Um conto inglês

Certa vez ouvi um pequeno conto inglês e fiquei imaginando quantas cidades não foram construídas em outras épocas, em diferentes lugares, com os mesmos propósitos, que foi esse da construção desse pequeno povoado inglês, e ainda no final deste conto podemos aprender alguma lição para o nosso dia a dia.

Há muitos anos a soberana Inglaterra reinava no mundo com a sua fabulosa marinha mercante, navios de todos os tipos singrando pelos sete mares, levando mercadorias e soldados entre suas colônias espalhadas por todo o mundo, incluindo África, Índia, Hong-Kong e Ilhas Malvinas entre outras.

Certo dia os ingleses por uma estratégia econômica, política ou militar, queriam saber mais sobre o Mar Mediterrâneo, quantos navios cruzavam ali por dia, mês, ano, para onde iam e de onde vinham, suas bandeiras, seus calados, o que transportavam, enfim queriam essas informações a qualquer custo.

Para isto foi destacado às margens do Mediterrâneo alguns homens experientes, logo precisariam de abrigo, de cozinheiros, de fogão, de enfermaria, de médicos, de outros para darem folgas, de pedreiros, carpinteiros, engenheiros, desenhistas, casas para as famílias, armazém com todas as mercadorias e de um exercito, com armas e munições para não ficarem vulneráveis em uma terra distante. Com tudo isso a população foi aumentando, construindo sempre benfeitorias que diziam ser básicas, já tinha 25.000 habitantes.      

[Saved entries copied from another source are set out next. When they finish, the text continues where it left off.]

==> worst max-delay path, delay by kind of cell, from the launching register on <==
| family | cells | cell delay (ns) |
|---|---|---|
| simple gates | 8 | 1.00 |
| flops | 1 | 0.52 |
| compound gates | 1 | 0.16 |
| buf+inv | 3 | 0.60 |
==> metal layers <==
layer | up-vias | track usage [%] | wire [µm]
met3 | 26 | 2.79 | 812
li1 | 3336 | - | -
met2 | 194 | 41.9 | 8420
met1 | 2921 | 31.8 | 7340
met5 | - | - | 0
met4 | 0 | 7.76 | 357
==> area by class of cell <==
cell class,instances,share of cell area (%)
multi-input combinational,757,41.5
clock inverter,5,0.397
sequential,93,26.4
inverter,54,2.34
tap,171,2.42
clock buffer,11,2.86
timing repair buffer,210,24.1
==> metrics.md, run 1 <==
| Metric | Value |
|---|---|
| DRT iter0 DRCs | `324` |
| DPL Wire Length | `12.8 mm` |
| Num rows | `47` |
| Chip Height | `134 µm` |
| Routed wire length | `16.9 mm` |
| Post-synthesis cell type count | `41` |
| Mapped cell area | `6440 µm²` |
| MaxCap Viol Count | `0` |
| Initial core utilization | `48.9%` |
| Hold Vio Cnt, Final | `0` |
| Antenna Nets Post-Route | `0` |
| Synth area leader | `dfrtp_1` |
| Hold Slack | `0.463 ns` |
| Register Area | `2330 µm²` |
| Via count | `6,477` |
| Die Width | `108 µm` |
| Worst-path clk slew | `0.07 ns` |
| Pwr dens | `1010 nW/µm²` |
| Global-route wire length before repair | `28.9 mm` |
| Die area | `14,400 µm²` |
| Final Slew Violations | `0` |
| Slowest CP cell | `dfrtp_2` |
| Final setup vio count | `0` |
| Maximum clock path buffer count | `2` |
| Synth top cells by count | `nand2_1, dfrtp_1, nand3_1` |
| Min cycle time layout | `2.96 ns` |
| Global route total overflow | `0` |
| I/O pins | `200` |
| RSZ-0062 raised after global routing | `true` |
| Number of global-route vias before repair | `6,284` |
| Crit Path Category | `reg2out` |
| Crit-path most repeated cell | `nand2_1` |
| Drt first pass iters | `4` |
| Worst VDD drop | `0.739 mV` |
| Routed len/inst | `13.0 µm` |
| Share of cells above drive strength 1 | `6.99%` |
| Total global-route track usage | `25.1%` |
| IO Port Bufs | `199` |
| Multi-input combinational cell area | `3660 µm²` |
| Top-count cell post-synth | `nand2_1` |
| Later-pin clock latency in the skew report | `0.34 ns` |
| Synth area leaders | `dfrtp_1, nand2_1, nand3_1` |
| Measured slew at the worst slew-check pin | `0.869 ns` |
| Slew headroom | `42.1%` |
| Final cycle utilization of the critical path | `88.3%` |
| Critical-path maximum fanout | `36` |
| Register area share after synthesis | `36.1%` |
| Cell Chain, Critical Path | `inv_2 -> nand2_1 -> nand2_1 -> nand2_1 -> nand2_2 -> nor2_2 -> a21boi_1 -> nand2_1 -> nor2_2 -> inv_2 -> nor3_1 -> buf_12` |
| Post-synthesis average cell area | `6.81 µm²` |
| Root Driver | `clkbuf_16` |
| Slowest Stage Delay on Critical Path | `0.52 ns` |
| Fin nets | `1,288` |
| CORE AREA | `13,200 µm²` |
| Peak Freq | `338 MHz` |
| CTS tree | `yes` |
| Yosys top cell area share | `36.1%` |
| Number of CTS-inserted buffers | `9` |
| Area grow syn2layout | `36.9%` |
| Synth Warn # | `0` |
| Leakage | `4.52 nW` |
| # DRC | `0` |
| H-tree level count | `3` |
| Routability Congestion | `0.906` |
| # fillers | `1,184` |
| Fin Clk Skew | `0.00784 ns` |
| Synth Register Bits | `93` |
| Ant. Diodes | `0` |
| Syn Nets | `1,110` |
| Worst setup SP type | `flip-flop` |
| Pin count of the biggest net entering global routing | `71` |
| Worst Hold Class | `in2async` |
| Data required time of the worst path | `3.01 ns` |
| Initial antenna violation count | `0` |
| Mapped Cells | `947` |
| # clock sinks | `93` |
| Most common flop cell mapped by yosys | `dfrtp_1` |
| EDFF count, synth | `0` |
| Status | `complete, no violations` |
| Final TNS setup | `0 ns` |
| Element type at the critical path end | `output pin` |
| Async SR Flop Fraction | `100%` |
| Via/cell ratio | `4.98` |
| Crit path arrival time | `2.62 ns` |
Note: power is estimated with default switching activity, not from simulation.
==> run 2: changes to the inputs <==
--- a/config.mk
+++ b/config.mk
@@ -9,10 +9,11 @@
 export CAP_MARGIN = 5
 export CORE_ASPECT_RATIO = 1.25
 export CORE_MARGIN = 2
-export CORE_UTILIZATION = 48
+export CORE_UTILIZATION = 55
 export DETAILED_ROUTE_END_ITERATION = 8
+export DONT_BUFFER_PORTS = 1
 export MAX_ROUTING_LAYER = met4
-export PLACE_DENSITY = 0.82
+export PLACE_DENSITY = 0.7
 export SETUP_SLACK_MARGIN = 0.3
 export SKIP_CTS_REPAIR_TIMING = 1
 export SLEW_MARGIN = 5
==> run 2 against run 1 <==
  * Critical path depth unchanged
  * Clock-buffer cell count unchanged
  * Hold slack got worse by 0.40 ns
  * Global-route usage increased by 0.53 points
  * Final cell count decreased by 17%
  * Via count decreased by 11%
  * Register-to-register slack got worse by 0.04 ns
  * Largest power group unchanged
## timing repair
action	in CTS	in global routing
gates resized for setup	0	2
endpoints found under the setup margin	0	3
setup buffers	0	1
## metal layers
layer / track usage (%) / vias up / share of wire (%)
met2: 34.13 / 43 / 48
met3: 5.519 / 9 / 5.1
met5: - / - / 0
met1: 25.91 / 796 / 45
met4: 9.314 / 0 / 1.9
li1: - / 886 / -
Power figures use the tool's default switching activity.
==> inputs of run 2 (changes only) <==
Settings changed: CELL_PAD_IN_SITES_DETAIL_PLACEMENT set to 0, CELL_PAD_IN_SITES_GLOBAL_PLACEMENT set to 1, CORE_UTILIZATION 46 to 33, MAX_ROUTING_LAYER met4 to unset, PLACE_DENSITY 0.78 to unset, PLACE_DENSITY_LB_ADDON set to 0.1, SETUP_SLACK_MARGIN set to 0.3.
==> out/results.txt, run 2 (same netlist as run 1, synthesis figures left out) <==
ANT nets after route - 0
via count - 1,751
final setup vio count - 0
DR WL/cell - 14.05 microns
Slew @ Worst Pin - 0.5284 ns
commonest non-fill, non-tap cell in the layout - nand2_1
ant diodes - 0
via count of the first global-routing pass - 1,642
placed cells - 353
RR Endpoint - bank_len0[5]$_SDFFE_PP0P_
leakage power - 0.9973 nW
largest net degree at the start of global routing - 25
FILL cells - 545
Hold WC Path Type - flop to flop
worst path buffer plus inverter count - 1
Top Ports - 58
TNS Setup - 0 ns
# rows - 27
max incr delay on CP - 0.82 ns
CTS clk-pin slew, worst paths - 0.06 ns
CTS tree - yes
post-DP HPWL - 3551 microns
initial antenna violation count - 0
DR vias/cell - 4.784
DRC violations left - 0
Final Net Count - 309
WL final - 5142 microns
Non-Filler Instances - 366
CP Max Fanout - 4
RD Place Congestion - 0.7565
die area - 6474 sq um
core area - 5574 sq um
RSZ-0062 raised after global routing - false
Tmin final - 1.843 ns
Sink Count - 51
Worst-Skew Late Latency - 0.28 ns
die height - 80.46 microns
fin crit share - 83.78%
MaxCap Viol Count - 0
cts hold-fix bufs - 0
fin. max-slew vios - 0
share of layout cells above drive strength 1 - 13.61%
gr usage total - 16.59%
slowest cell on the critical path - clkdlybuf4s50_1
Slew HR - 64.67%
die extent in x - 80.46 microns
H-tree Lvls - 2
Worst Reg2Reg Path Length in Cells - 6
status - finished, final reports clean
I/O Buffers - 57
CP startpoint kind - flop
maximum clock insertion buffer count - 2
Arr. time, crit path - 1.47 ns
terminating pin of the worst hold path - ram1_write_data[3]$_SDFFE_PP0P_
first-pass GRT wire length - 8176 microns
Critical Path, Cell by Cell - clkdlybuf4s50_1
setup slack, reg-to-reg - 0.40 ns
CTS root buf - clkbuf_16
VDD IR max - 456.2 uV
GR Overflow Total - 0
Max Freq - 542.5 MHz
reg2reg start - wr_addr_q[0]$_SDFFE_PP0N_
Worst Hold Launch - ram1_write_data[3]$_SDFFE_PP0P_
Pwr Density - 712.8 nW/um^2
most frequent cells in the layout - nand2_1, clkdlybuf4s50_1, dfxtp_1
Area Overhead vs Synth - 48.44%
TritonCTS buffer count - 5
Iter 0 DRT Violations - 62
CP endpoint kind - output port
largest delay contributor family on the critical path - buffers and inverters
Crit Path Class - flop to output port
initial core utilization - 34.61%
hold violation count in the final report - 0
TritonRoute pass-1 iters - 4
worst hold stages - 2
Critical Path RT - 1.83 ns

Vale lembrar que toda essa estrutura implantada às margens do mar Mediterrâneo foi em função de enviar mensalmente as informações sobre os navios que passavam por ali.  Passado um ano de rotina, por dois meses consecutivos deixaram de enviar o oneroso relatório sobre os navios aos responsáveis lá na Inglaterra. O inglês que é um povo muito meticuloso e civilizado, não demorou e a coroa quis saber qual o real motivo de não ter recebido esses importantes e caros relatórios. O General responsável pelo pequeno povoado inglês contador de navios, esbravejou muito furioso!

- Tenho tantos problemas a resolver por aqui no dia a dia e ainda por cima ter  essa responsabilidade  de contar navios e enviar esse maldito Relatório todo mês para Londres?

É parece que a função principal saiu de foco, será que no nosso dia a dia também não deparamos com situações parecidas, onde funcionários atendentes se perdem na burocracia interna e se esquecem da função principal que é atender-nos?.